She looked directly at him. “Officially, no. You’re part of Starfleet and your presence would be illegal. Unofficially . . .” Her voice trailed off and he understood what she was saying.
“Captain, I request a leave of absence. I haven’t taken vacation for quite a while and I need a few weeks off. Do I have your permission?”
“Granted. How soon do you want to leave?”
“Immediately.”
“Good luck, Chakotay. I’ll hold good thoughts for you.”
He nodded, unable to get a word past the lump that had formed in his throat. He headed for his quarters and began to pack.
Four days later he was on his homeworld.
Of the village in which he had grown up, nothing was left. Only piles of rubble, some still smoking, gave any indication that once it had been a place where gentle people lived in close harmony with the land.

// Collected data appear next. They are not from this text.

File: src/hw/hps_pkg.sv
// Constants and types for the host-port / PCI pin-sharing block
package hps_pkg;

  // ===========================================================
  // Widths and pin positions
  localparam int HPS_DATA_W    = 32;
  localparam int HPS_NARROW_W  = 16;
  localparam int HPS_IO_LO     = 9;
  localparam int HPS_IO_HI     = 15;
  localparam int HPS_IO_W      = 16;
  localparam int HPS_IO_RST    = 15;
  localparam int HPS_IO_CLK    = 14;
  localparam int HPS_IO_INTA   = 13;
  localparam int HPS_IO_GNT    = 12;
  localparam int HPS_IO_REQ    = 11;
  localparam int HPS_IO_CBE3   = 10;
  localparam int HPS_IO_IDSEL  = 9;

  // ===========================================================
  // Reset and tie-off values
  localparam logic HPS_STRAP_RST = 1'b0;
  localparam logic HPS_TIE_OFF   = 1'b0;

  // ===========================================================
  // Pin-group modes
  typedef enum logic [1:0] {
    HPS_MODE_NARROW,
    HPS_MODE_WIDE,
    HPS_MODE_PCI
  } hps_mode_t;

endpackage : hps_pkg

File: src/hw/hps_pin_sharing.sv
// Pin multiplexer for the shared host-port / PCI / serial PROM pin group
// How it works
// - Width strap low: host port 16 bits, upper sixteen data pins undriven.
// - Width strap high: host port uses all 32 data pins.
// - PCI strap high: data pins carry PCI address/data instead.
// - Command/byte lane 0 pin is PCI bidirectional, else tied off.
// - PROM chip select driven in PCI mode, else tied off.
// - PROM clock pin idle by default, PCI mode drives serial clock.
// - PCI mode takes serial data in from the PROM data output.
// - PCI mode drives serial data out to PROM input; idle otherwise.
// - Shared pin 15 is GPIO or PCI reset input.
// - Shared pin 14 is GPIO or PCI clock input.
// - Shared pin 13 is GPIO or tristatable PCI interrupt A output.
// - Shared pin 12 is GPIO or PCI grant input.
// - Shared pin 11 is GPIO or tristatable PCI request output.
// - Shared pin 10 is GPIO or PCI command/byte lane 3.
// - Shared pin 9 is GPIO or PCI device select input.
`timescale 1ns/100ps
`default_nettype none

module hps_pin_sharing
  import hps_pkg::*;
#(
  parameter int DATA_W = HPS_DATA_W
) (
  input  wire logic              ref_clk,
  input  wire logic              nrst,
  // Straps
  input  wire logic              width_strap_pin,
  input  wire logic              pci_enable_strap,
  // Shared data pins
  input  wire logic [DATA_W-1:0] hd_in,
  output var  logic [DATA_W-1:0] hd_out,
  output var  logic [DATA_W-1:0] hd_oe,
  // Host-port core side
  input  wire logic [DATA_W-1:0] host_port_dout,
  input  wire logic [DATA_W-1:0] host_port_doe,
  output var  logic [DATA_W-1:0] host_port_din,
  output var  logic              host_port_narrow_mode,
  output var  logic              host_port_wide_mode,
  // PCI core side
  input  wire logic [DATA_W-1:0] pci_ad_dout,
  input  wire logic [DATA_W-1:0] pci_ad_doe,
  output var  logic [DATA_W-1:0] pci_ad_din,
  output var  logic              pci_mode,
  // Command/byte lane 0 pin
  input  wire logic              cbe0_pin_in,
  output var  logic              cbe0_pin_out,
  output var  logic              cbe0_pin_oe,
  input  wire logic              pci_cmd_byte_lane0_dout,
  input  wire logic              pci_cmd_byte_lane0_doe,
  output var  logic              pci_cmd_byte_lane0_din,
  // Serial PROM pins
  output var  logic              prom_chip_select,
  output var  logic              prom_chip_select_oe,
  output var  logic              prom_serial_clock,
  output var  logic              prom_serial_clock_oe,
  input  wire logic              prom_serial_in,
  output var  logic              prom_serial_out,
  output var  logic              prom_serial_out_oe,
  input  wire logic              prom_cs_core,
  input  wire logic              prom_clk_core,
  input  wire logic              prom_dout_core,
  output var  logic              prom_din_core,
  // Shared general-purpose pins 0..15
  input  wire logic [15:0]       shared_io_in,
  output var  logic [15:0]       shared_io_out,
  output var  logic [15:0]       shared_io_oe,
  input  wire logic [15:0]       gpio_dout,
  input  wire logic [15:0]       gpio_doe,
  output var  logic [15:0]       gpio_din,
  // PCI control signals, core side
  output var  logic              pci_reset_in,
  output var  logic              pci_clock_in,
  input  wire logic              pci_interrupt_a_out,
  input  wire logic              pci_interrupt_a_oe,
  output var  logic              pci_grant_in,
  input  wire logic              pci_request_out,
  input  wire logic              pci_request_oe,
  input  wire logic              pci_cmd_byte_lane3_dout,
  input  wire logic              pci_cmd_byte_lane3_doe,
  output var  logic              pci_cmd_byte_lane3_din,
  output var  logic              pci_device_select_in
);

  // ===========================================================
  // Strap capture
  logic      armed;
  logic      next_armed;
  hps_mode_t mode;
  hps_mode_t next_mode;
  logic      pci;
  logic      wide;

  always_comb begin
    next_armed = 1'b1;
    next_mode  = mode;
    if (!armed) begin
      if (pci_enable_strap)
        next_mode = HPS_MODE_PCI;
      else if (width_strap_pin)
        next_mode = HPS_MODE_WIDE;
      else
        next_mode = HPS_MODE_NARROW;
    end
  end

  always_ff @(posedge ref_clk or negedge nrst) begin
    if (!nrst) begin
      armed <= 1'b0;
      mode  <= HPS_MODE_NARROW;
    end else begin
      armed <= next_armed;
      mode  <= next_mode;
    end
  end

  assign pci  = armed && (mode == HPS_MODE_PCI);
  assign wide = armed && (mode == HPS_MODE_WIDE);

  // ===========================================================
  // Pin selection (all outputs registered)
  logic [DATA_W-1:0] next_hd_out, next_hd_oe, next_host_din, next_ad_din;
  logic [15:0]       next_io_out, next_io_oe, next_gpio_din;
  logic [15:0]       gp_sel;
  logic              next_cbe0_out, next_cbe0_oe, next_cbe0_din;
  logic              next_cs, next_cs_oe, next_sclk, next_sclk_oe;
  logic              next_sdo, next_sdo_oe, next_sdi;
  logic              next_pci_reset_in, next_pclk, next_pci_grant_in, next_cbe3_din;
  logic              next_idsel, next_narrow, next_wide, next_pci;

  // PCI-owned bits of the general-purpose group
  assign gp_sel = pci ? 16'hfe00 : 16'h0000;

  always_comb begin
    next_pci      = pci;
    next_wide     = wide;
    next_narrow   = armed && (mode == HPS_MODE_NARROW);
    next_hd_out   = host_port_dout;
    next_hd_oe    = host_port_doe;
    next_host_din = hd_in;
    next_ad_din   = '0;
    if (pci) begin
      next_hd_out   = pci_ad_dout;
      next_hd_oe    = pci_ad_doe;
      next_ad_din   = hd_in;
      next_host_din = '0;
    end else if (!wide) begin
      next_hd_oe[DATA_W-1:HPS_NARROW_W]    = '0;
      next_hd_out[DATA_W-1:HPS_NARROW_W]   = '0;
      next_host_din[DATA_W-1:HPS_NARROW_W] = '0;
    end
    if (!armed) begin
      next_hd_oe = '0;
    end
    next_cbe0_out = pci ? pci_cmd_byte_lane0_dout : HPS_TIE_OFF;
    next_cbe0_oe  = pci && pci_cmd_byte_lane0_doe;
    next_cbe0_din = pci ? cbe0_pin_in : HPS_TIE_OFF;
    next_cs       = pci ? prom_cs_core : HPS_TIE_OFF;
    next_cs_oe    = pci;
    next_sclk     = pci ? prom_clk_core : HPS_TIE_OFF;
    next_sclk_oe  = pci;
    next_sdi      = pci ? prom_serial_in : HPS_TIE_OFF;
    next_sdo      = pci ? prom_dout_core : HPS_TIE_OFF;
    next_sdo_oe   = pci;
    next_io_out   = gpio_dout & ~gp_sel;
    next_io_oe    = gpio_doe & ~gp_sel;
    next_gpio_din = shared_io_in & ~gp_sel;
    next_pci_reset_in     = pci && shared_io_in[HPS_IO_RST];
    next_pclk     = pci && shared_io_in[HPS_IO_CLK];
    next_io_out[HPS_IO_INTA] = pci ? pci_interrupt_a_out
                                   : gpio_dout[HPS_IO_INTA];
    next_io_oe[HPS_IO_INTA]  = pci ? pci_interrupt_a_oe
                                   : gpio_doe[HPS_IO_INTA];
    next_pci_grant_in     = pci && shared_io_in[HPS_IO_GNT];
    next_io_out[HPS_IO_REQ]  = pci ? pci_request_out
                                   : gpio_dout[HPS_IO_REQ];
    next_io_oe[HPS_IO_REQ]   = pci ? pci_request_oe
                                   : gpio_doe[HPS_IO_REQ];
    next_io_out[HPS_IO_CBE3] = pci ? pci_cmd_byte_lane3_dout
                                   : gpio_dout[HPS_IO_CBE3];
    next_io_oe[HPS_IO_CBE3]  = pci ? pci_cmd_byte_lane3_doe
                                   : gpio_doe[HPS_IO_CBE3];
    next_cbe3_din = pci && shared_io_in[HPS_IO_CBE3];
    next_idsel    = pci && shared_io_in[HPS_IO_IDSEL];
    if (!armed) begin
      next_io_oe = '0;
    end
  end

  always_ff @(posedge ref_clk or negedge nrst) begin
    if (!nrst) begin
      hd_out                 <= '0;
      hd_oe                  <= '0;
      host_port_din          <= '0;
      pci_ad_din             <= '0;
      host_port_narrow_mode  <= 1'b0;
      host_port_wide_mode    <= 1'b0;
      pci_mode               <= 1'b0;
      cbe0_pin_out           <= 1'b0;
      cbe0_pin_oe            <= 1'b0;
      pci_cmd_byte_lane0_din <= 1'b0;
      prom_chip_select       <= 1'b0;
      prom_chip_select_oe    <= 1'b0;
      prom_serial_clock      <= 1'b0;
      prom_serial_clock_oe   <= 1'b0;
      prom_serial_out        <= 1'b0;
      prom_serial_out_oe     <= 1'b0;
      prom_din_core          <= 1'b0;
      shared_io_out          <= '0;
      shared_io_oe           <= '0;
      gpio_din               <= '0;
      pci_reset_in           <= 1'b0;
      pci_clock_in           <= 1'b0;
      pci_grant_in           <= 1'b0;
      pci_cmd_byte_lane3_din <= 1'b0;
      pci_device_select_in   <= 1'b0;
    end else begin
      hd_out                 <= next_hd_out;
      hd_oe                  <= next_hd_oe;
      host_port_din          <= next_host_din;
      pci_ad_din             <= next_ad_din;
      host_port_narrow_mode  <= next_narrow;
      host_port_wide_mode    <= next_wide;
      pci_mode               <= next_pci;
      cbe0_pin_out           <= next_cbe0_out;
      cbe0_pin_oe            <= next_cbe0_oe;
      pci_cmd_byte_lane0_din <= next_cbe0_din;
      prom_chip_select       <= next_cs;
      prom_chip_select_oe    <= next_cs_oe;
      prom_serial_clock      <= next_sclk;
      prom_serial_clock_oe   <= next_sclk_oe;
      prom_serial_out        <= next_sdo;
      prom_serial_out_oe     <= next_sdo_oe;
      prom_din_core          <= next_sdi;
      shared_io_out          <= next_io_out;
      shared_io_oe           <= next_io_oe;
      gpio_din               <= next_gpio_din;
      pci_reset_in           <= next_pci_reset_in;
      pci_clock_in           <= next_pclk;
      pci_grant_in           <= next_pci_grant_in;
      pci_cmd_byte_lane3_din <= next_cbe3_din;
      pci_device_select_in   <= next_idsel;
    end
  end

endmodule : hps_pin_sharing

`default_nettype wire

File: config.mk
export PLATFORM = sky130hd
export DESIGN_NAME = hps_pin_sharing
export DESIGN_NICKNAME = d
export VERILOG_FILES = /design/src/hw/hps_pkg.sv /design/src/hw/hps_pin_sharing.sv
export SDC_FILE = /design/constraint.sdc
export NUM_CORES = 1
export LEC_CHECK = 0
export ABC_AREA = 1
export BUFFER_PORTS_ARGS = -buffer_cell sky130_fd_sc_hd__buf_2
export CAP_MARGIN = 20
export CORE_MARGIN = 3
export CORE_UTILIZATION = 29
export CTS_CLUSTER_SIZE = 16
export DETAILED_ROUTE_END_ITERATION = 7
export PLACE_DENSITY = 0.55
export SLEW_MARGIN = 5
export SYNTH_ARGS = -nofsm -noshare
export SYNTH_HDL_FRONTEND = slang
export SYNTH_SLANG_ARGS = --single-unit
export TNS_END_PERCENT = 1
File: constraint.sdc
create_clock -name ref_clk -period 1.3 [get_ports ref_clk]
set_input_delay 0.065 -clock ref_clk [delete_from_list [all_inputs] [get_ports ref_clk]]
set_output_delay 0.065 -clock ref_clk [all_outputs]
set_load 0.02 [all_outputs]
After elaboration in Yosys (flattened, before gate mapping)
Cells that the tools add are included.

word-level totals
  bits in registers = 194
  bits in latches = 0
  memory bits (writable) = 0
  bits in read-only memories = 0
  bits of input ports = 225
  output and inout port bits = 194
  word-level logic and storage cells = 67
  memories = 0

cells by class
  add/sub/neg operators = 0
  $mul = 0
  div/mod/pow operators = 0
  $lt $le $gt $ge = 0
  equal/unequal tests = 2
  shift operators = 0
  multiplexer cells = 27
  bitwise operators = 4
  reduce and logical (&&, ||, !) cells = 10

operator list
  kind                                                 count
  2-to-1 mux 16 bit                                    11
  2-to-1 mux 32 bit                                    2
  AND 16 bit                                           3
  NOT 16 bit                                           1
  2-to-1 mux 1 bit                                     13
  logical AND 1 bit                                    9
  equality test 2 x 1 -> 1 bit, second input constant  1
  equality test 2 bit, second input constant           1
  logical NOT 2 bit                                    1
  2-to-1 mux 2 bit                                     1

Longest topological paths before layout
Gate-level depths: netlist of the first run.

  depth after elaboration = 6
  gate-level depth with buffers = 6
  depth with buffers taken out = 4

Least setup slack after synthesis of the first run
OpenSTA, ideal clock, no wires.

  kind = register to register
  from = register mode[0]
  to = register gpio_din[14]
  library setup time = 0.115 ns
  data arrival time = 0.986 ns
  data required time = 1.185 ns
  slack = 0.199 ns
  cell stages (with the launch flop) = 7
  buffers on the path = 2
  period minus slack after synthesis = 1.101 ns
  path through = dfrtp_1 -> buf_6 -> inv_4 -> nand3_4 -> inv_4 -> buf_6 -> nor2_1

on the way
  cells in the longest elaborated chain, start to end = 5

RTL lines
  element                 RTL line                text
  from (decl)             hps_pin_sharing.sv:90   hps_mode_t mode;
  from (signal assigned)  hps_pin_sharing.sv:114  mode <= next_mode;
  equality test 2 bit     hps_pin_sharing.sv:118  assign pci = armed && (mode == HPS_MODE_PCI);
  logical AND 1 bit       hps_pin_sharing.sv:118
  2-to-1 mux 16 bit       hps_pin_sharing.sv:133  assign gp_sel = pci ? 16'hfe00 : 16'h0000;
  NOT 16 bit              hps_pin_sharing.sv:168  next_gpio_din = shared_io_in & ~gp_sel;
  AND 16 bit              hps_pin_sharing.sv:168
  net next_gpio_din[14]   hps_pin_sharing.sv:124  logic [15:0] next_io_out, next_io_oe, next_gpio_din;
  to (signal assigned)    hps_pin_sharing.sv:238  gpio_din <= next_gpio_din;
  to (decl)               hps_pin_sharing.sv:71   output var logic [15:0] gpio_din,

The timed path passes the listed nets, and every way through them passes these cells.
A chain may end at the register's enable or synchronous reset.

Worst setup path after layout of the first run
  from = register mode[0]
  to = register hd_oe[9]

on the way
  cells in the longest elaborated chain, start to end = 4

RTL lines
  element               RTL line                text
  equality test 2 bit   hps_pin_sharing.sv:118
  logical AND 1 bit     hps_pin_sharing.sv:118
  2-to-1 mux 16 bit     hps_pin_sharing.sv:143  if (pci) begin
  2-to-1 mux 32 bit     hps_pin_sharing.sv:153  if (!armed) begin
  net next_hd_oe[9]     hps_pin_sharing.sv:123  logic [DATA_W-1:0] next_hd_out, next_hd_oe, next_host_din, next_ad_din;
  to (signal assigned)  hps_pin_sharing.sv:220  hd_oe <= next_hd_oe;
  to (decl)             hps_pin_sharing.sv:34   output var logic [DATA_W-1:0] hd_oe,

The timed path passes the listed nets, and every way through them passes these cells.

==> metrics.csv, run 1 <==
metric,value,unit
outcome,"finished, final reports clean",
Power Dens Cells,1190,nW/µm²
WP depth,5,
GPL Wtd Cong,0.797,
worst setup margin,0.0825,ns
DR pass1 iterations,4,
maximum fanout along the worst path,23,
Total Die Area,26200,µm²
"Net Count, Synth",858,
post-DR vias/cell,4.43,
CP arrival,1.52,ns
count of pins over their slew limit,0,
Bufs and invs on worst path,2,
crit end category,flop,
Initial Util,29.7,%
post-DR wirelength/cell,16.8,µm
"Setup Fix Bufs, Post-CTS",0,
min Tclk post-route,1.22,ns
Final HPWL DP,17900,µm
P&R area growth vs syn,75.5,%
Setup CP Type,reg -> reg,
Synth Area per Inst,11.1,µm²
type of the most critical hold path,in -> async,
"flops & latches, synth",194,
FF-to-FF Start,mode[0],
CTS sink count,194,
Post-Route Skew,0.0112,ns
Min Hold Slack,0.137,ns
Worst-Skew Late Latency,0.42,ns
WP data required,1.60,ns
Mapped Cells,633,
Die Height,162,µm
RSZ-0062 raised after global routing,false,
IO Pins,419,
first-pass GRT wire length,42000,µm
initial antenna violation count,1,
detailed-route wire length,26900,µm
IO buf count,418,
DIE WIDTH,162,µm
most frequent cells in the layout,"buf_2, dlygate4sd3_1, dfrtp_1",
setup violators final,0,
clk root buf,clkbuf_16,
Leakage,6.94,nW
Std-Cell Rows,56,
dpl ws,0.0922,ns
CP cell instances,"inv_4, buf_4, nand2_4, nand3_1, nand2_1",
fraction of the yosys area taken by sequential cells,69.0,%
Clock Path Buffers,2,
CTS buffer count,17,
Nets,1492,
Netlist Area Pre-Place,7030,µm²
critical path's slowest cell,dfrtp_1,
initial DRC count,389,
post-route setup TNS,0,ns
Vias,7094,
"delay-heaviest family, CP",flip-flops,
"most common cell after layout, fill and taps aside",buf_2,
final cell count without fillers,1600,
Peak Freq,0.821,GHz
residual DRC count,0,
design area,12300,µm²
period utilization,93.7,%
MaxCap Viol Count,0,
R2R cell count,5,
Core Area,23700,µm²
gr usage total,20.4,%
biggest cell delay along the critical path,0.44,ns
Worst VDD drop,0.000799,V
vias in the first global route,7597,
largest net degree at the start of global routing,73,
Worst Setup Start Kind,flop,
post-placement cell count,1343,
flop2flop setup slack,0.08,ns
Synth Warn #,0,
CTS H-tree depth,4,
CTS tree,yes,
Worst-path clk slew,0.08,ns
final hold vios,0,
Area after DPL,9500,µm²
worst r2r dst,hd_oe[9],
global route overflow,0,
share of layout cells above drive strength 1,38.0,%
Unique masters post-synth,23,
Post-DRT Antenna Nets,0,
## worst max-delay path by stage
stage	slack (ns)	end	startpoint
final	0.08	hd_oe[9]	mode[0]
after CTS	0.06	gpio_din[15]	mode[1]
after floorplan	0.20	gpio_din[14]	mode[0]
after global routing	0.02	hd_oe[10]	mode[0]
after detailed placement	0.09	host_port_din[11]	mode[1]
after global placement	0.11	shared_io_out[12]	mode[1]
## worst register-to-register path: cells and delay by family (launching register included)
kind | cells | cell delay, ns
flip-flops | 1 | 0.44
AND/OR/NAND/NOR | 3 | 0.41
buffers and inverters | 2 | 0.26
## flip-flops by register name, indices dropped and copies added (netlist names), 2 cells and up
register,flops
gpio_din,16
shared_io_out,16
mode,2
hd_oe,32
host_port_din,32
hd_out,32
pci_ad_din,32
shared_io_oe,16
## stage by stage
| step | util (%) | total power [mW] |
|---|---|---|
| after global routing | 52.1 | 15.4 |
| after global placement | 40.1 | 8.98 |
| after detailed placement | 40.1 | 9.00 |
| after CTS | 52.1 | 14.9 |
| after floorplan | - | 7.87 |
| final | 52.1 | 14.7 |
## synthesized netlist by cell type
master    number  area (µm²)
nor2_4         1        11.3
dfrtp_1      194        4850
o21ai_0        1        5.00
nor3_1         1        5.00
inv_4          2        12.5
inv_2          2        7.51
nand2_1       98         368
nand3_1       22         110
nor2_1        87         327
nand4_1      101         632
clkbuf_1       1        3.75
buf_1          4        15.0
buf_4         18         135
buf_6         14         158
nand2_4        1        11.3
conb_1         1        3.75
nand4_2        1        12.5
buf_2         14        70.1
a21oi_1        1        5.00
inv_1         65         244
nand2_2        1        6.26
nand3_2        2        20.0
nand3_4        1        17.5
## cells by family (layout without fill, tap and decap cells)
group	Yosys count	after routing	synth area share [%]
AOI/OAI and AO/OA	2	2	0.142
and+or+nand+nor	316	316	21.6
DFF	194	194	69.0
buffers and inverters	120	767	9.18
other	1	2	0.0533
## routing by layer
layer  vias to the layer above  share of wire, %  track usage (%)  wire length [µm]
met3                        42               8.6             5.64              2320
met4                         0               2.6             7.44               702
met2                       366                50             35.4             13600
met1                      3387                38             24.4             10300
met5                         -                 0                0                 0
li1                       3299                 -                -                 -
## final cells by class
| cell class | count | area (µm²) |
|---|---|---|
| sequential | 194 | 4860 |
| multi-input combinational | 319 | 1530 |
| fill | 2125 | 11300 |
| antenna | 1 | 2.50 |
| clock buffer | 18 | 429 |
| timing repair buffer | 666 | 4690 |
| clock inverter | 14 | 165 |
| tap | 319 | 399 |
| inverter | 69 | 267 |
## repair_timing
item | in CTS | in global routing
hold buffers | 224 | 0
endpoints found under the hold margin | 384 | 0
gates resized for setup | 0 | 1
endpoints found under the setup margin | 0 | 1
## power by group
part | switching, mW | total [mW] | internal, mW | leakage (nW)
Sequential | 0.128 | 6.54 | 6.42 | 2.50
Clock | 2.55 | 5.31 | 2.76 | 0.293
Combinational | 1.65 | 2.89 | 1.24 | 4.14
Power figures use the tool's default switching activity.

There had been nothing gentle in their destruction. Thermalite weapons had incinerated the village, creating a firestorm that had raged at sixteen hundred degrees centigrade, a temperature at which iron melted. The stone of their dwellings had been transformed into glass, fused into desperate shapes, gnarled and twisted as though the stone itself were convulsing in agony.
The people were essentially cremated, turned in moments of searing agony from happy, peaceful villagers tending their crops and playing with their children into puddles of ash that scattered in the winds of the firestorm. There would be no good-byes, no burials, no mementos of loved ones. They had simply vanished.
Chakotay stood in the devastation of his home village, absorbing every image that assaulted his senses. A vile odor permeated the air from a smoky film that hung over the site, the residue of the thermalite weapons. He would remember that smell forever.
The grotesque, twisted shapes of fused stone stretched before him, a vast detritus field of contorted forms, an ugliness that stained the earth. He would remember that sight forever.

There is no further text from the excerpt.